Scan the lines below for the string "global" and copy every one that has it.

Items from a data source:

════════

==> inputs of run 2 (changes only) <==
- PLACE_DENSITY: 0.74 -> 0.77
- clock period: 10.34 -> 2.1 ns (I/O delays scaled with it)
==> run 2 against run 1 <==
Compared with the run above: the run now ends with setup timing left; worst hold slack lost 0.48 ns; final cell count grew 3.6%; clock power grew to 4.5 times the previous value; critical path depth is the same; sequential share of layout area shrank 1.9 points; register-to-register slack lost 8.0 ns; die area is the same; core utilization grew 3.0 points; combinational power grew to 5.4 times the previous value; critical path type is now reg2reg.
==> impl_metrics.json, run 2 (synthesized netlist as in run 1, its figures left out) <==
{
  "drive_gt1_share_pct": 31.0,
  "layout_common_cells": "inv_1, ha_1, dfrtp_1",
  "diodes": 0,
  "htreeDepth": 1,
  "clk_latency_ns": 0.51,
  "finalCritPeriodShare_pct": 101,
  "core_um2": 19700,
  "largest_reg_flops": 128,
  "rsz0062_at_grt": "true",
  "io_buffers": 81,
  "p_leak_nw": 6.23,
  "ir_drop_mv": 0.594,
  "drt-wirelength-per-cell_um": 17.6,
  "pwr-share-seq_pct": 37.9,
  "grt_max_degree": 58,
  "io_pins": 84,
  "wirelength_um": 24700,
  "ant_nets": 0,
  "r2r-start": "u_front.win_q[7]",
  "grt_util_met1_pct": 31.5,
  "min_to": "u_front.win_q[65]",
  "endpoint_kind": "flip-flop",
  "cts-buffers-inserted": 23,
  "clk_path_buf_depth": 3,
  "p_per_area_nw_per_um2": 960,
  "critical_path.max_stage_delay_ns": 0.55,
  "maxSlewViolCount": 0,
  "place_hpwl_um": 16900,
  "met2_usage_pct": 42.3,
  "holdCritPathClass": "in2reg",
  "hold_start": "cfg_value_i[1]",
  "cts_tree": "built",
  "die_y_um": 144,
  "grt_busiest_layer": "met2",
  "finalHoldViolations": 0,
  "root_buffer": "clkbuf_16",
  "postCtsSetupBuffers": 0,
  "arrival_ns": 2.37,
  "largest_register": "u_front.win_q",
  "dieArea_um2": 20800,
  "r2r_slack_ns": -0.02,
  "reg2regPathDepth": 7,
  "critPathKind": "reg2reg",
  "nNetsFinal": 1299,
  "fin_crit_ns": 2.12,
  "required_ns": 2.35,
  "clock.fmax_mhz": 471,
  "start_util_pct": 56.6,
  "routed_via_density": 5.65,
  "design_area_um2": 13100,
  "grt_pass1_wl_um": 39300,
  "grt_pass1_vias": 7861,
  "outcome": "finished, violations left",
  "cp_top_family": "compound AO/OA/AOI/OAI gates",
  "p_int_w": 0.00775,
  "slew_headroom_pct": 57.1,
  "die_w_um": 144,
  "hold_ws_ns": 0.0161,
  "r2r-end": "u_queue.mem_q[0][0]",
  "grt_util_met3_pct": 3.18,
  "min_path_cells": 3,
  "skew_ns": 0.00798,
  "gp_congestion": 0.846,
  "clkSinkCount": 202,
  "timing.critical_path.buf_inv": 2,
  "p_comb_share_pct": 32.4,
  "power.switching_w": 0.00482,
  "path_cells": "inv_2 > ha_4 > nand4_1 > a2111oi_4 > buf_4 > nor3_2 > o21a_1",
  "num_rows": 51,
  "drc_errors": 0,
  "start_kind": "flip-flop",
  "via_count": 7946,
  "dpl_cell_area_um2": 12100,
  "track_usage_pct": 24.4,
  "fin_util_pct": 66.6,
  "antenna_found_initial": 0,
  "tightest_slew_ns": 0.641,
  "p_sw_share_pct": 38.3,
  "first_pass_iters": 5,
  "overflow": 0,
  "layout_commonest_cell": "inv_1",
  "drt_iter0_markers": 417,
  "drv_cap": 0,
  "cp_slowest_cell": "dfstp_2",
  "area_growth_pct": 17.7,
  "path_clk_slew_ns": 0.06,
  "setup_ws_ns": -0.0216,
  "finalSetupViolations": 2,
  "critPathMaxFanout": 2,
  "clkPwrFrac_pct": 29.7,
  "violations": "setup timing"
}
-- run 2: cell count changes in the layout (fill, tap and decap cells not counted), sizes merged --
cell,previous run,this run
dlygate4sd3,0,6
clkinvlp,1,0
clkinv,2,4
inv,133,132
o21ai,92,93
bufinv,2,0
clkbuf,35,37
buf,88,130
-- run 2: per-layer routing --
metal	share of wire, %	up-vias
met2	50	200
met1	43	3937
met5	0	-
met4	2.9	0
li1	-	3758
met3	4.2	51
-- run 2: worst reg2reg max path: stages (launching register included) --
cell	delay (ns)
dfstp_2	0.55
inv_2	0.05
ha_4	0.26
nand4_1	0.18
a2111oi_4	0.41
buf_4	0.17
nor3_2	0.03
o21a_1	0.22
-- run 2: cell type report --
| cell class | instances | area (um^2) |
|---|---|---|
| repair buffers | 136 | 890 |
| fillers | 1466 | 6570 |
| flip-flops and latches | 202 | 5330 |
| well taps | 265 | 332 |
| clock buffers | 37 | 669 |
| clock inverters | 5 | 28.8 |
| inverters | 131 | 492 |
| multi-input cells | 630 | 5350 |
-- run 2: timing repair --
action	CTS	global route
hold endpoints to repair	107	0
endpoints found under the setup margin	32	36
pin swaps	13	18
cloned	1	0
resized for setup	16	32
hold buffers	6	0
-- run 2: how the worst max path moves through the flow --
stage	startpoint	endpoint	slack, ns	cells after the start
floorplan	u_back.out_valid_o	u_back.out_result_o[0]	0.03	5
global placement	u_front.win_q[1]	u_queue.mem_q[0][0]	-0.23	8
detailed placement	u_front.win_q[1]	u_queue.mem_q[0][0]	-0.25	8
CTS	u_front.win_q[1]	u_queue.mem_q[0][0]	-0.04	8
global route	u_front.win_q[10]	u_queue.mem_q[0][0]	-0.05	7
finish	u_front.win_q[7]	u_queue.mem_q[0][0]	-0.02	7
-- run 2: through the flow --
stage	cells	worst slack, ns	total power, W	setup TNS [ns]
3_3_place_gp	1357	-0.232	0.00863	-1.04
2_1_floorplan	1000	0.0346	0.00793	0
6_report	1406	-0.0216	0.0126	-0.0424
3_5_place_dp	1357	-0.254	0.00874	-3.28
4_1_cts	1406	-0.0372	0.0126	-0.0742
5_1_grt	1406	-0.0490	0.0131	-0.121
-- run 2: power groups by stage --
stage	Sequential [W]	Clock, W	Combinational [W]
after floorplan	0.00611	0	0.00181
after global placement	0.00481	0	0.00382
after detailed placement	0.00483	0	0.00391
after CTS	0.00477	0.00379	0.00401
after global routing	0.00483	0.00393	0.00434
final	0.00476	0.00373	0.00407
## src/hdl/opp_pkg.sv

```systemverilog
package opp_pkg;

    localparam int VALUE_FRAC_BITS = 16;
    localparam int VALUE_W         = 32;
    localparam int MIN_GAP_W       = 16;
    localparam int RATE_W          = 7;

    localparam logic [VALUE_W-1:0] ONE_FIXED  = VALUE_W'(64'd1 << VALUE_FRAC_BITS);
    localparam logic [VALUE_W-1:0] PEAK_RESET =
        VALUE_W'(((64'd1 << VALUE_FRAC_BITS) + 64'd50) / 64'd100);

    localparam logic [MIN_GAP_W-1:0] MIN_GAP_RESET     = 16'd12;
    localparam logic [RATE_W-1:0]    FOLLOW_RATE_RESET = 7'd6;
    localparam logic [RATE_W-1:0]    RATE_MAX          = 7'd100;

    // configuration port
    localparam int CFG_INDEX_W = 8;
    localparam int CFG_DATA_W  = 16;
    localparam logic [CFG_INDEX_W-1:0] CFG_MIN_GAP     = 8'd0;
    localparam logic [CFG_INDEX_W-1:0] CFG_FOLLOW_RATE = 8'd1;

    // update arithmetic, all exact integer
    // each dividend keeps 32 bits above the width of its divisor
    localparam int          ACC_W          = 52;
    localparam int          FOL_ACC_W      = VALUE_W + 7;
    localparam int          DIV_STEPS      = 3;
    localparam int unsigned AVG_GAIN       = 998001;
    localparam int unsigned DATA_GAIN      = 1000;
    localparam int unsigned AVG_ROUND      = 500000;
    localparam int unsigned AVG_DIVISOR    = 1000000;
    localparam int unsigned FOLLOW_ROUND   = 50;
    localparam int unsigned FOLLOW_DIVISOR = 100;

    localparam int QUEUE_DEPTH_DEF = 4;

    typedef struct packed {
        logic [VALUE_W-1:0] value;
        logic [VALUE_W-1:0] hop;
        logic [VALUE_W-1:0] peak;
    } t_hop_item;

    typedef struct packed {
        logic [MIN_GAP_W-1:0] min_gap;
        logic [RATE_W-1:0]    follow_rate;
    } t_cfg;

    typedef struct packed {
        logic               onset;
        logic [VALUE_W-1:0] hop;
        logic [VALUE_W-1:0] follower;
        logic [VALUE_W-1:0] peak;
    } t_result;

    typedef struct packed {
        logic idle;
        logic done;
        logic onset_seen;
    } t_back_status;

    typedef enum logic [1:0] {
        ST_IDLE,
        ST_DIV,
        ST_DONE
    } t_back_state;

endpackage

```

## src/hdl/opp_front.sv

```systemverilog
module opp_front
    import opp_pkg::*;
(
    input  logic               i_clk,
    input  logic               i_rst_n,
    input  logic               i_enable,
    input  logic               i_valid,
    output logic               o_ready,
    input  logic [VALUE_W-1:0] i_value,
    input  logic               i_room,
    output logic               o_push,
    output t_hop_item          o_item
);

    logic [VALUE_W-1:0] r_hop, n_hop;
    logic [VALUE_W-1:0] r_peak, n_peak;
    logic               accept;

    assign o_ready = i_enable && i_room;
    assign accept  = i_valid && o_ready;

    // hop numbering and the running peak depend on the input alone
    always_comb begin
        n_hop  = r_hop;
        n_peak = r_peak;
        if (accept) begin
            n_hop = r_hop + VALUE_W'(1);
            if (i_value > r_peak) begin
                n_peak = i_value;
            end
        end
    end

    assign o_push       = accept;
    assign o_item.value = i_value;
    assign o_item.hop   = r_hop;
    assign o_item.peak  = (i_value > r_peak) ? i_value : r_peak;

    always_ff @(posedge i_clk) begin
        if (!i_rst_n) begin
            r_hop  <= '0;
            r_peak <= PEAK_RESET;
        end else begin
            r_hop  <= n_hop;
            r_peak <= n_peak;
        end
    end

endmodule

```
[src/hdl/opp_queue.sv]
module opp_queue
    import opp_pkg::*;
#(
    parameter int DEPTH = QUEUE_DEPTH_DEF
) (
    input  logic      i_clk,
    input  logic      i_rst_n,
    input  logic      i_push,
    input  t_hop_item i_item,
    output logic      o_room,
    output logic      o_valid,
    output t_hop_item o_item,
    input  logic      i_pop
);

    localparam int PTR_W = (DEPTH > 1) ? $clog2(DEPTH) : 1;
    localparam int CNT_W = $clog2(DEPTH + 1);

    t_hop_item        r_mem [DEPTH];
    logic [PTR_W-1:0] r_wr, n_wr;
    logic [PTR_W-1:0] r_rd, n_rd;
    logic [CNT_W-1:0] r_cnt, n_cnt;
    logic             do_push, do_pop;

    assign o_room  = (r_cnt != CNT_W'(DEPTH));
    assign o_valid = (r_cnt != '0);
    assign o_item  = r_mem[r_rd];
    assign do_push = i_push && o_room;
    assign do_pop  = i_pop && o_valid;

    always_comb begin
        n_wr  = r_wr;
        n_rd  = r_rd;
        n_cnt = r_cnt;
        if (do_push) begin
            n_wr = (r_wr == PTR_W'(DEPTH - 1)) ? '0 : r_wr + PTR_W'(1);
        end
        if (do_pop) begin
            n_rd = (r_rd == PTR_W'(DEPTH - 1)) ? '0 : r_rd + PTR_W'(1);
        end
        if (do_push && !do_pop) begin
            n_cnt = r_cnt + CNT_W'(1);
        end else if (do_pop && !do_push) begin
            n_cnt = r_cnt - CNT_W'(1);
        end
    end

    always_ff @(posedge i_clk) begin
        if (do_push) begin
            r_mem[r_wr] <= i_item;
        end
    end

    always_ff @(posedge i_clk) begin
        if (!i_rst_n) begin
            r_wr  <= '0;
            r_rd  <= '0;
            r_cnt <= '0;
        end else begin
            r_wr  <= n_wr;
            r_rd  <= n_rd;
            r_cnt <= n_cnt;
        end
    end

endmodule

════════

Answer space:
action	CTS	global route
global placement	u_front.win_q[1]	u_queue.mem_q[0][0]	-0.23	8
global route	u_front.win_q[10]	u_queue.mem_q[0][0]	-0.05	7
after global placement	0.00481	0	0.00382
after global routing	0.00483	0.00393	0.00434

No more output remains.